# Rank by Vector Similarity

### Description
Ranks objects in `SOURCE [OBJ,STRING]` according to the similarity scores of the vector embeddings of each `STRING` with those of `QTERMS [STRING]`.
The vector embeddings are created using the selected embedding model.
The similarity score is computed using the Euclidean distance between vectors.

### Input
- `SOURCE [OBJ,STRING]`: a 2-column input with an object-string pair. Typically obtained with the `Extract string` block
- `QTERMS [STRING]`: a list of keywords to rank `SOURCE` objects against

### Output
- `RETRIEVE [OBJ]`: a list of ranked objects

### Parameters
- `Embedding model`: the embedding model used for creating the vector embeddings
  - [all-MiniLM-L6-v2](https://huggingface.co/sentence-transformers/all-MiniLM-L6-v2)
  - [snowflake-arctic-embed-l-v2.0](https://huggingface.co/Snowflake/snowflake-arctic-embed-l-v2.0)
- `Pooling mode`: how the embedded tokens of each input string are combined into one vector
  - 'MEAN': the average value of each dimension across all tokens is taken; captures the overall meaning
  - `MAX`: the highest value for each dimension across all tokens is taken; highlights the most prominent features
- `Chunk size`: maximum number of characters that will be embedded as one vector.
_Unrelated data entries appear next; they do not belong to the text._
[config.mk]
export PLATFORM = sky130hd
export DESIGN_NAME = contiguous_slot_allocator_core_flat
export DESIGN_NICKNAME = d
export VERILOG_FILES = /design/src/rtl/csa_pkg.sv /design/src/rtl/csa_if.sv /design/src/rtl/contiguous_slot_allocator_core.sv /design/src/rtl/csa_slot_mem.sv /design/src/rtl/csa_ctrl.sv /design/src/flat_wrapper.sv
export SDC_FILE = /design/constraint.sdc
export NUM_CORES = 2
export LEC_CHECK = 0
export BUFFER_PORTS_ARGS = -buffer_cell sky130_fd_sc_hd__buf_2
export CAP_MARGIN = 40
export CORE_AREA = 2 2 410 412
export CTS_BUF_LIST = sky130_fd_sc_hd__clkbuf_8
export DETAILED_ROUTE_END_ITERATION = 7
export DIE_AREA = 0 0 412 414
export PLACE_DENSITY = 0.68
export SLEW_MARGIN = 20
export SYNTH_ARGS = -nofsm -noshare
export SYNTH_HDL_FRONTEND = slang
export SYNTH_SLANG_ARGS = --single-unit
[constraint.sdc]
create_clock -name clk -period 6.75 [get_ports clk]
set_input_delay 0.675 -clock clk [delete_from_list [all_inputs] [get_ports clk]]
set_output_delay 0.675 -clock clk [all_outputs]
set_load 0.03 [all_outputs]
[src/rtl/csa_pkg.sv]
// shared types, constants and codes of the contiguous slot allocator
// no dependencies
package csa_pkg;

    localparam int SLOTS     = 256;
    localparam int OWNER_IDS = 255;

    localparam int IDX_W     = $clog2(SLOTS);
    localparam int CNT_W     = $clog2(SLOTS + 1);
    localparam int STEP_W    = $clog2(SLOTS + 2);

    localparam int OWNER_W   = 8;
    localparam int SIZE_W    = 9;
    localparam int POL_W     = 2;
    localparam int CFG_IDX_W = 2;
    localparam int CFG_W     = 9;
    localparam int STATUS_W  = 2;
    localparam int START_W   = 8;

    localparam logic [CFG_W-1:0] SLOTS_IN_USE_RESET = CFG_W'(256);

    localparam logic [CFG_IDX_W-1:0] REG_POLICY = CFG_IDX_W'(0);
    localparam logic [CFG_IDX_W-1:0] REG_SLOTS  = CFG_IDX_W'(1);

    localparam logic [POL_W-1:0] POL_FIRST = 2'd0;
    localparam logic [POL_W-1:0] POL_BEST  = 2'd1;
    localparam logic [POL_W-1:0] POL_WORST = 2'd2;
    localparam logic [POL_W-1:0] POL_NEXT  = 2'd3;

    localparam logic CMD_ALLOC   = 1'b0;
    localparam logic CMD_RELEASE = 1'b1;

    localparam logic [STATUS_W-1:0] ST_ALLOC    = 2'd0;
    localparam logic [STATUS_W-1:0] ST_NOSPACE  = 2'd1;
    localparam logic [STATUS_W-1:0] ST_RELEASED = 2'd2;
    localparam logic [STATUS_W-1:0] ST_NOTFOUND = 2'd3;

    typedef struct packed {
        logic               cmd;
        logic [SIZE_W-1:0]  size;
        logic [OWNER_W-1:0] owner;
    } req_t;

    typedef struct packed {
        logic [POL_W-1:0] policy;
        logic [CNT_W-1:0] n;
    } cfg_t;

    typedef struct packed {
        logic [STATUS_W-1:0] status;
        logic [IDX_W-1:0]    start;
    } res_t;

    typedef struct packed {
        logic               we;
        logic [IDX_W-1:0]   addr;
        logic [OWNER_W-1:0] data;
    } mem_wr_t;

endpackage

[src/rtl/csa_if.sv]
// request and result channel interfaces of the slot allocator
// depends on csa_pkg
interface csa_req_if;
    import csa_pkg::*;

    logic               valid;
    logic               ready;
    logic               cmd;
    logic [SIZE_W-1:0]  request_size;
    logic [OWNER_W-1:0] owner_id;

    modport source (output valid, output cmd, output request_size, output owner_id,
                    input ready);
    modport sink   (input valid, input cmd, input request_size, input owner_id,
                    output ready);
endinterface

interface csa_rsp_if;
    import csa_pkg::*;

    logic                valid;
    logic                ready;
    logic [STATUS_W-1:0] status;
    logic [START_W-1:0]  start_slot;

    modport source (output valid, output status, output start_slot, input ready);
    modport sink   (input valid, input status, input start_slot, output ready);
endinterface

[src/rtl/contiguous_slot_allocator_core.sv]
// top level of the contiguous slot allocator: config registers, result register
// depends on csa_pkg, csa_if, csa_slot_mem and csa_ctrl
//
// Owner map allocator over SLOTS slots with first, best, worst and next fit placement.
// After reset the map is cleared one slot a cycle, and the request channel stays
// not ready until the clear pass ends; configuration writes are taken meanwhile. Requests
// are handled one at a time. A release reads every managed slot once through the map's
// single read port; the managed slots are the first n, where n is the clamped slots_in_use.
// An allocate scans the map the same way, stopping early on a first fit, an exact best fit
// or a next fit hit, then writes the granted run one slot a cycle through the single write
// port. A rejected request skips the map and goes straight to its result. The result sits
// in an output register, so the next request is taken while it waits.
module contiguous_slot_allocator_core (
    input  logic                            clk,
    input  logic                            rst_n,
    csa_req_if.sink                         req,
    csa_rsp_if.source                       rsp,
    input  logic                            cfg_we,
    input  logic [csa_pkg::CFG_IDX_W-1:0]   cfg_index,
    input  logic [csa_pkg::CFG_W-1:0]       cfg_wdata
);
    import csa_pkg::*;

    logic [POL_W-1:0]    policy_reg, policy_next;
    logic [CFG_W-1:0]    slots_reg, slots_next;
    logic                out_valid_reg, out_valid_next;
    logic [STATUS_W-1:0] out_status_reg, out_status_next;
    logic [START_W-1:0]  out_start_reg, out_start_next;

    req_t                req_bus;
    cfg_t                cfg_bus;
    res_t                res_bus;
    mem_wr_t             mem_wr;
    logic [IDX_W-1:0]    mem_raddr;
    logic [OWNER_W-1:0]  mem_rdata;
    logic                idle;
    logic                res_valid;
    logic                req_take;
    logic                res_take;

    assign req_take = req.valid && idle;
    assign res_take = res_valid && (!out_valid_reg || rsp.ready);
    assign req.ready = idle;

    assign req_bus = '{cmd: req.cmd, size: req.request_size, owner: req.owner_id};
    assign cfg_bus = '{policy: policy_reg,
                       n: (32'(slots_reg) > SLOTS) ? CNT_W'(SLOTS) : CNT_W'(slots_reg)};

    always_comb
    begin
        policy_next = policy_reg;
        slots_next  = slots_reg;
        if (cfg_we)
        begin
            unique case (cfg_index)
                REG_POLICY: policy_next = cfg_wdata[POL_W-1:0];
                REG_SLOTS:  slots_next  = cfg_wdata;
                default:    ;
            endcase
        end
    end

    always_comb
    begin
        out_valid_next  = out_valid_reg;
        out_status_next = out_status_reg;
        out_start_next  = out_start_reg;
        if (res_take)
        begin
            out_valid_next  = 1'b1;
            out_status_next = res_bus.status;
            out_start_next  = (res_bus.status == ST_ALLOC) ? START_W'(res_bus.start) : '0;
        end
        else if (rsp.ready)
        begin
            out_valid_next = 1'b0;
        end
    end

    always_ff @(posedge clk or negedge rst_n)
    begin
        if (!rst_n)
        begin
            policy_reg    <= POL_FIRST;
            slots_reg     <= SLOTS_IN_USE_RESET;
            out_valid_reg <= 1'b0;
        end
        else
        begin
            policy_reg    <= policy_next;
            slots_reg     <= slots_next;
            out_valid_reg <= out_valid_next;
        end
    end

    always_ff @(posedge clk)
    begin
        out_status_reg <= out_status_next;
        out_start_reg  <= out_start_next;
    end

    assign rsp.valid      = out_valid_reg;
    assign rsp.status     = out_status_reg;
    assign rsp.start_slot = out_start_reg;

    csa_slot_mem u_mem (
        .clk   (clk),
        .wr    (mem_wr),
        .raddr (mem_raddr),
        .rdata (mem_rdata)
    );

    csa_ctrl u_ctrl (
        .clk       (clk),
        .rst_n     (rst_n),
        .req_take  (req_take),
        .req       (req_bus),
        .cfg       (cfg_bus),
        .idle      (idle),
        .res_valid (res_valid),
        .res       (res_bus),
        .res_take  (res_take),
        .mem_wr    (mem_wr),
        .mem_raddr (mem_raddr),
        .mem_rdata (mem_rdata)
    );

endmodule

[src/rtl/csa_slot_mem.sv]
// owner map storage: one write port, one read port with registered read data
// depends on csa_pkg
module csa_slot_mem (
    input  logic                             clk,
    input  csa_pkg::mem_wr_t                 wr,
    input  logic [csa_pkg::IDX_W-1:0]        raddr,
    output logic [csa_pkg::OWNER_W-1:0]      rdata
);
    import csa_pkg::*;

    logic [OWNER_W-1:0] mem [SLOTS];
    logic [OWNER_W-1:0] rdata_reg;

    always_ff @(posedge clk)
    begin
        if (wr.we)
        begin
            mem[wr.addr] <= wr.data;
        end
        rdata_reg <= mem[raddr];
    end

    assign rdata = rdata_reg;

endmodule

[src/rtl/csa_ctrl.sv]
// sequencer: clear pass, hole scan, run fill and owner release over the map
// depends on csa_pkg and drives csa_slot_mem
module csa_ctrl (
    input  logic                        clk,
    input  logic                        rst_n,
    input  logic                        req_take,
    input  csa_pkg::req_t               req,
    input  csa_pkg::cfg_t               cfg,
    output logic                        idle,
    output logic                        res_valid,
    output csa_pkg::res_t               res,
    input  logic                        res_take,
    output csa_pkg::mem_wr_t            mem_wr,
    output logic [csa_pkg::IDX_W-1:0]   mem_raddr,
    input  logic [csa_pkg::OWNER_W-1:0] mem_rdata
);
    import csa_pkg::*;

    typedef enum logic [5:0] {
        S_CLEAR = 6'b000001,
        S_IDLE  = 6'b000010,
        S_SCAN  = 6'b000100,
        S_REL   = 6'b001000,
        S_FILL  = 6'b010000,
        S_DONE  = 6'b100000
    } state_t;

    state_t              state_reg, state_next;
    logic [IDX_W-1:0]    clr_cnt_reg, clr_cnt_next;
    logic                cmd_reg, cmd_next;
    logic [SIZE_W-1:0]   size_reg, size_next;
    logic [OWNER_W-1:0]  owner_reg, owner_next;
    logic [POL_W-1:0]    pol_reg, pol_next;
    logic [CNT_W-1:0]    n_reg, n_next;
    logic [IDX_W-1:0]    nfp_reg, nfp_next;
    logic [STEP_W-1:0]   iss_cnt_reg, iss_cnt_next;
    logic [IDX_W-1:0]    iss_pos_reg, iss_pos_next;
    logic                prc_vld_reg, prc_vld_next;
    logic [STEP_W-1:0]   prc_step_reg, prc_step_next;
    logic [IDX_W-1:0]    prc_pos_reg, prc_pos_next;
    logic [CNT_W-1:0]    run_len_reg, run_len_next;
    logic [IDX_W-1:0]    run_start_reg, run_start_next;
    logic                have_reg, have_next;
    logic [IDX_W-1:0]    pick_reg, pick_next;
    logic [CNT_W-1:0]    pick_len_reg, pick_len_next;
    logic                found_reg, found_next;
    logic [CNT_W-1:0]    fill_cnt_reg, fill_cnt_next;
    logic [IDX_W-1:0]    fill_pos_reg, fill_pos_next;
    logic [STATUS_W-1:0] res_status_reg, res_status_next;
    logic [IDX_W-1:0]    res_start_reg, res_start_next;

    logic                nf;
    logic                issue;
    logic [STEP_W-1:0]   steps_total;
    logic                last;
    logic                slot_free;
    logic [IDX_W-1:0]    cur_idx;
    logic [CNT_W-1:0]    run_len_inc;
    logic                hit;
    logic [IDX_W-1:0]    hit_start;
    logic                owner_ok;
    logic [IDX_W-1:0]    p_eff;
    logic [CNT_W:0]      nf_sum;

    function automatic logic [IDX_W-1:0] wrap_inc(input logic [IDX_W-1:0] pos,
                                                  input logic [CNT_W-1:0] lim);
        logic [CNT_W:0] inc;
        inc = (CNT_W+1)'(pos) + (CNT_W+1)'(1);
        return (inc >= (CNT_W+1)'(lim)) ? '0 : IDX_W'(inc);
    endfunction

    always_comb
    begin
        state_next      = state_reg;
        clr_cnt_next    = clr_cnt_reg;
        cmd_next        = cmd_reg;
        size_next       = size_reg;
        owner_next      = owner_reg;
        pol_next        = pol_reg;
        n_next          = n_reg;
        nfp_next        = nfp_reg;
        iss_cnt_next    = iss_cnt_reg;
        iss_pos_next    = iss_pos_reg;
        run_len_next    = run_len_reg;
        run_start_next  = run_start_reg;
        have_next       = have_reg;
        pick_next       = pick_reg;
        pick_len_next   = pick_len_reg;
        found_next      = found_reg;
        fill_cnt_next   = fill_cnt_reg;
        fill_pos_next   = fill_pos_reg;
        res_status_next = res_status_reg;
        res_start_next  = res_start_reg;
        mem_wr          = '0;
        hit             = 1'b0;
        hit_start       = run_start_reg;

        nf          = (pol_reg == POL_NEXT);
        steps_total = (nf || cmd_reg == CMD_RELEASE) ? STEP_W'(n_reg)
                                                     : STEP_W'(n_reg) + STEP_W'(1);
        issue       = (state_reg == S_SCAN || state_reg == S_REL)
                      && (iss_cnt_reg < steps_total);
        last        = (prc_step_reg == steps_total - STEP_W'(1));
        cur_idx     = nf ? prc_pos_reg : IDX_W'(prc_step_reg);
        slot_free   = ((CNT_W+1)'(prc_step_reg) < (CNT_W+1)'(n_reg)) && (mem_rdata == '0);
        run_len_inc = run_len_reg + CNT_W'(1);
        owner_ok    = (req.owner != '0) && (32'(req.owner) <= 32'(OWNER_IDS));
        p_eff       = ((CNT_W+1)'(nfp_reg) >= (CNT_W+1)'(cfg.n)) ? '0 : nfp_reg;
        nf_sum      = (CNT_W+1)'(res_start_reg) + (CNT_W+1)'(size_reg);
        if (nf_sum >= (CNT_W+1)'(n_reg))
        begin
            nf_sum = nf_sum - (CNT_W+1)'(n_reg);
        end

        if (issue)
        begin
            iss_cnt_next = iss_cnt_reg + STEP_W'(1);
            iss_pos_next = wrap_inc(iss_pos_reg, n_reg);
        end
        prc_vld_next  = issue;
        prc_step_next = iss_cnt_reg;
        prc_pos_next  = iss_pos_reg;

        unique case (state_reg)
            S_CLEAR:
            begin
                mem_wr       = '{we: 1'b1, addr: clr_cnt_reg, data: '0};
                clr_cnt_next = clr_cnt_reg + IDX_W'(1);
                if (32'(clr_cnt_reg) == SLOTS - 1)
                begin
                    state_next = S_IDLE;
                end
            end
            S_IDLE:
            begin
                if (req_take)
                begin
                    cmd_next       = req.cmd;
                    size_next      = req.size;
                    owner_next     = req.owner;
                    pol_next       = cfg.policy;
                    n_next         = cfg.n;
                    iss_cnt_next   = '0;
                    iss_pos_next   = (cfg.policy == POL_NEXT && req.cmd == CMD_ALLOC)
                                     ? p_eff : '0;
                    run_len_next   = '0;
                    have_next      = 1'b0;
                    found_next     = 1'b0;
                    res_start_next = '0;
                    if (req.cmd == CMD_RELEASE)
                    begin
                        if (!owner_ok || cfg.n == '0)
                        begin
                            res_status_next = ST_NOTFOUND;
                            state_next      = S_DONE;
                        end
                        else
                        begin
                            state_next = S_REL;
                        end
                    end
                    else if (!owner_ok || req.size == '0
                             || 32'(req.size) > 32'(cfg.n))
                    begin
                        res_status_next = ST_NOSPACE;
                        state_next      = S_DONE;
                    end
                    else
                    begin
                        state_next = S_SCAN;
                    end
                end
            end
            S_SCAN:
            begin
                if (prc_vld_reg)
                begin
                    if (slot_free)
                    begin
                        if (run_len_reg == '0)
                        begin
                            run_start_next = cur_idx;
                        end
                        run_len_next = run_len_inc;
                        if (nf && 32'(run_len_inc) >= 32'(size_reg))
                        begin
                            hit       = 1'b1;
                            hit_start = (run_len_reg == '0) ? cur_idx : run_start_reg;
                        end
                    end
                    else
                    begin
                        run_len_next = '0;
                        if (!nf && 32'(run_len_reg) >= 32'(size_reg))
                        begin
                            priority if (pol_reg == POL_FIRST)
                            begin
                                hit = 1'b1;
                            end
                            else if (pol_reg == POL_BEST)
                            begin
                                if (32'(run_len_reg) == 32'(size_reg))
                                begin
                                    hit = 1'b1;
                                end
                                else if (!have_reg || run_len_reg < pick_len_reg)
                                begin
                                    have_next     = 1'b1;
                                    pick_next     = run_start_reg;
                                    pick_len_next = run_len_reg;
                                end
                            end
                            else
                            begin
                                if (!have_reg || run_len_reg > pick_len_reg)
                                begin
                                    have_next     = 1'b1;
                                    pick_next     = run_start_reg;
                                    pick_len_next = run_len_reg;
                                end
                            end
                        end
                    end
                    if (hit)
                    begin
                        fill_pos_next  = hit_start;
                        res_start_next = hit_start;
                        fill_cnt_next  = '0;
                        state_next     = S_FILL;
                    end
                    else if (last)
                    begin
                        if (have_next)
                        begin
                            fill_pos_next  = pick_next;
                            res_start_next = pick_next;
                            fill_cnt_next  = '0;
                            state_next     = S_FILL;
                        end
                        else
                        begin
                            res_status_next = ST_NOSPACE;
                            res_start_next  = '0;
                            state_next      = S_DONE;
                        end
                    end
                end
            end
            S_REL:
            begin
                if (prc_vld_reg)
                begin
                    if (mem_rdata == owner_reg)
                    begin
                        mem_wr     = '{we: 1'b1, addr: prc_pos_reg, data: '0};
                        found_next = 1'b1;
                    end
                    if (last)
                    begin
                        res_status_next = found_next ? ST_RELEASED : ST_NOTFOUND;
                        res_start_next  = '0;
                        state_next      = S_DONE;
                    end
                end
            end
            S_FILL:
            begin
                mem_wr        = '{we: 1'b1, addr: fill_pos_reg, data: owner_reg};
                fill_cnt_next = fill_cnt_reg + CNT_W'(1);
                fill_pos_next = wrap_inc(fill_pos_reg, n_reg);
                if (32'(fill_cnt_reg) + 1 == 32'(size_reg))
                begin
                    if (nf)
                    begin
                        nfp_next = IDX_W'(nf_sum);
                    end
                    res_status_next = ST_ALLOC;
                    state_next      = S_DONE;
                end
            end
            S_DONE:
            begin
                if (res_take)
                begin
                    state_next = S_IDLE;
                end
            end
            default:
            begin
                state_next = S_IDLE;
            end
        endcase
    end

    always_ff @(posedge clk or negedge rst_n)
    begin
        if (!rst_n)
        begin
            state_reg   <= S_CLEAR;
            clr_cnt_reg <= '0;
            nfp_reg     <= '0;
            prc_vld_reg <= 1'b0;
        end
        else
        begin
            state_reg   <= state_next;
            clr_cnt_reg <= clr_cnt_next;
            nfp_reg     <= nfp_next;
            prc_vld_reg <= prc_vld_next;
        end
    end

    always_ff @(posedge clk)
    begin
        cmd_reg        <= cmd_next;
        size_reg       <= size_next;
        owner_reg      <= owner_next;
        pol_reg        <= pol_next;
        n_reg          <= n_next;
        iss_cnt_reg    <= iss_cnt_next;
        iss_pos_reg    <= iss_pos_next;
        prc_step_reg   <= prc_step_next;
        prc_pos_reg    <= prc_pos_next;
        run_len_reg    <= run_len_next;
        run_start_reg  <= run_start_next;
        have_reg       <= have_next;
        pick_reg       <= pick_next;
        pick_len_reg   <= pick_len_next;
        found_reg      <= found_next;
        fill_cnt_reg   <= fill_cnt_next;
        fill_pos_reg   <= fill_pos_next;
        res_status_reg <= res_status_next;
        res_start_reg  <= res_start_next;
    end

    assign idle      = (state_reg == S_IDLE);
    assign res_valid = (state_reg == S_DONE);
    assign res       = '{status: res_status_reg, start: res_start_reg};
    assign mem_raddr = iss_pos_reg;

endmodule
[src/hdl/radio_command_byte_parser_core.sv]
// output: a parameter result is shown the cycle after its line feed transfer, which
//   waits on a stalled output; frequency results once decoding is done and output is free
// throughput: one byte per cycle, except a frequency line feed blocks input until its
//   result is loaded, set by the one-digit-per-cycle decimal multiply-add loop
// reset: synchronous active low, clears mode, indexes, buffers and bridge_mode,
//   display codes return to cw and 2.8k
module radio_command_byte_parser_core
  import rcbp_pkg::*;
#(
  parameter int FREQ_BUF_LEN  = FREQ_BUF_LEN_DEF,
  parameter int PARAM_BUF_LEN = PARAM_BUF_LEN_DEF
) (
  input  logic        clk,
  input  logic        rst_n,
  input  logic        cfg_we,
  input  logic        cfg_wdata,
  input  logic        in_valid,
  output logic        in_stall,
  input  logic [7:0]  in_byte,
  output logic        out_valid,
  input  logic        out_stall,
  output logic        out_kind,
  output logic        out_applied,
  output logic [31:0] out_frequency,
  output logic [7:0]  out_modulation_code,
  output logic [7:0]  out_filter_code,
  output logic [2:0]  out_shown_modulation,
  output logic [2:0]  out_shown_filter,
  output logic [2:0]  out_param_id,
  output logic [7:0]  out_param_value
);

  localparam int FIDX_W = $clog2(FREQ_BUF_LEN + 1);
  localparam int PIDX_W = $clog2(PARAM_BUF_LEN);
  localparam int PCMP_W = PIDX_W + 1;

  logic              bridge_r;
  logic [1:0]        mode_r, mode_nxt;
  logic [FIDX_W-1:0] fidx_r, fidx_nxt;
  logic [PIDX_W-1:0] pidx_r, pidx_nxt;
  logic [7:0]        fbuf_r [1:FBUF_STORE];
  logic [7:0]        pbuf_r [0:PBUF_STORE-1];
  logic [2:0]        dmod_r, dmod_nxt;
  logic [2:0]        dfil_r, dfil_nxt;
  logic              out_valid_r;

  dec_stat_t   dec_stat;
  logic [3:0]  dec_pos;
  logic [31:0] dec_value;
  logic        dec_start;
  logic        dec_ack;

  logic        xfer_in;
  logic        out_free;
  logic        is_freq_char;
  logic        param_lf;
  logic        fbuf_we;
  logic        pbuf_we;
  logic [7:0]  mod_code;
  logic [7:0]  fil_code;
  logic [2:0]  pid;
  logic [7:0]  pval;
  logic        papplied;

  assign out_free     = !out_valid_r || !out_stall;
  assign param_lf     = (mode_r == MODE_PARAM) && (in_byte == CHAR_LF);
  assign in_stall     = dec_stat.busy || (param_lf && !out_free);
  assign xfer_in      = in_valid && !in_stall;
  assign is_freq_char = is_digit(in_byte) || (in_byte == CHAR_CR);

  assign mod_code = fbuf_r[POS_MOD_HI] - fbuf_r[POS_MOD_LO];
  assign fil_code = fbuf_r[POS_FIL_HI] - fbuf_r[POS_FIL_LO];
  assign pid      = param_from_xor(pbuf_r[0] ^ pbuf_r[1]);
  assign pval     = {hex_nibble(pbuf_r[2]), hex_nibble(pbuf_r[3])};
  assign papplied = bridge_r && (pid != PARAM_NONE);

  always_comb begin
    mode_nxt  = mode_r;
    fidx_nxt  = fidx_r;
    pidx_nxt  = pidx_r;
    dmod_nxt  = dmod_r;
    dfil_nxt  = dfil_r;
    fbuf_we   = 1'b0;
    pbuf_we   = 1'b0;
    dec_start = 1'b0;
    if (xfer_in) begin
      unique case (mode_r)
        MODE_FREQ: begin
          if (is_freq_char) begin
            if (fidx_r < FIDX_W'(FREQ_BUF_LEN)) begin
              fbuf_we  = (fidx_r >= FIDX_W'(1)) && (fidx_r <= FIDX_W'(FBUF_STORE));
              fidx_nxt = fidx_r + FIDX_W'(1);
            end
          end else begin
            fidx_nxt = '0;
            mode_nxt = MODE_WAITING;
            if (in_byte == CHAR_LF) begin
              dec_start = 1'b1;
              if (mod_code <= MOD_MAX) begin
                dmod_nxt = mod_code[2:0];
                if (mod_code == MOD_WFM) begin
                  dfil_nxt = FIL_230K;
                end
              end
              if (fil_code <= FIL_MAX) begin
                dfil_nxt = fil_code[2:0];
              end
            end
          end
        end
        MODE_PARAM: begin
          if (in_byte != CHAR_LF) begin
            pbuf_we  = (PCMP_W'(pidx_r) < PCMP_W'(PBUF_STORE));
            pidx_nxt = (pidx_r == PIDX_W'(PARAM_BUF_LEN - 1)) ? '0 : pidx_r + PIDX_W'(1);
          end else if (papplied) begin
            mode_nxt = MODE_WAITING;
          end
        end
        default: begin
          if (in_byte == CHAR_K) begin
            mode_nxt = MODE_FREQ;
          end else if (in_byte == CHAR_J) begin
            mode_nxt = MODE_PARAM;
          end else begin
            mode_nxt = MODE_WAITING;
          end
        end
      endcase
    end
  end

  assign dec_ack = dec_stat.done && out_free;

  rcbp_dec_unit u_dec (
    .clk     (clk),
    .rst_n   (rst_n),
    .start   (dec_start),
    .ack     (dec_ack),
    .rd_byte (fbuf_r[dec_pos]),
    .rd_pos  (dec_pos),
    .stat    (dec_stat),
    .value   (dec_value)
  );

  always_ff @(posedge clk) begin
    if (!rst_n) begin
      bridge_r <= 1'b0;
      mode_r   <= MODE_WAITING;
      fidx_r   <= '0;
      pidx_r   <= '0;
      dmod_r   <= DISP_MOD_RST;
      dfil_r   <= DISP_FIL_RST;
      for (int i = 1; i <= FBUF_STORE; i++) begin
        fbuf_r[i] <= 8'd0;
      end
      for (int i = 0; i < PBUF_STORE; i++) begin
        pbuf_r[i] <= 8'd0;
      end
    end else begin
      if (cfg_we) begin
        bridge_r <= cfg_wdata;
      end
      mode_r <= mode_nxt;
      fidx_r <= fidx_nxt;
      pidx_r <= pidx_nxt;
      dmod_r <= dmod_nxt;
      dfil_r <= dfil_nxt;
      if (fbuf_we) begin
        fbuf_r[fidx_r[3:0]] <= in_byte;
      end
      if (pbuf_we) begin
        pbuf_r[pidx_r[1:0]] <= in_byte;
      end
    end
  end

  // output register
  always_ff @(posedge clk) begin
    if (!rst_n) begin
      out_valid_r <= 1'b0;
    end else if (dec_ack || (xfer_in && param_lf)) begin
      out_valid_r <= 1'b1;
    end else if (!out_stall) begin
      out_valid_r <= 1'b0;
    end
  end

  always_ff @(posedge clk) begin
    if (dec_ack) begin
      out_kind             <= 1'b0;
      out_applied          <= bridge_r;
      out_frequency        <= dec_value;
      out_modulation_code  <= mod_code;
      out_filter_code      <= fil_code;
      out_shown_modulation <= dmod_r;
      out_shown_filter     <= dfil_r;
      out_param_id         <= PARAM_NONE;
      out_param_value      <= 8'd0;
    end else if (xfer_in && param_lf) begin
      out_kind             <= 1'b1;
      out_applied          <= papplied;
      out_frequency        <= 32'd0;
      out_modulation_code  <= 8'd0;
      out_filter_code      <= 8'd0;
      out_shown_modulation <= dmod_r;
      out_shown_filter     <= dfil_r;
      out_param_id         <= pid;
      out_param_value      <= pval;
    end
  end

  assign out_valid = out_valid_r;

endmodule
Strings longer than the chunk size will be split into multiple chunks.
- `Chunk overlap`: number of characters that chunks should overlap. This intends to prevent information from being siloed into separate chunks.
  
- `Search type`: the method used for vector similarity search
  - `EXACT`: computes the exact distance between each source and query vector, only recommended for a small amount of source vectors (~100,000 or less)
  - `HNSW`: computes the approximate distance between each source and query vector, based on the [Hierarchical Navigable Small World](https://en.wikipedia.org/wiki/Hierarchical_navigable_small_world) algorithm.
- `K value`: the amount of objects to retrieve when using an approximate `Search type`, greatly affects search time.
- `Index name`: name necessary for storing the graph-based indices used during approximate search, needs to be unique per source data

Output scores can be [normalised](docs://score_normalisation).

Note: When using `HNSW`, if the `SOURCE` vectors are changed/updated the index will not automatically update. Change `Index name` to create a new index and see the changes.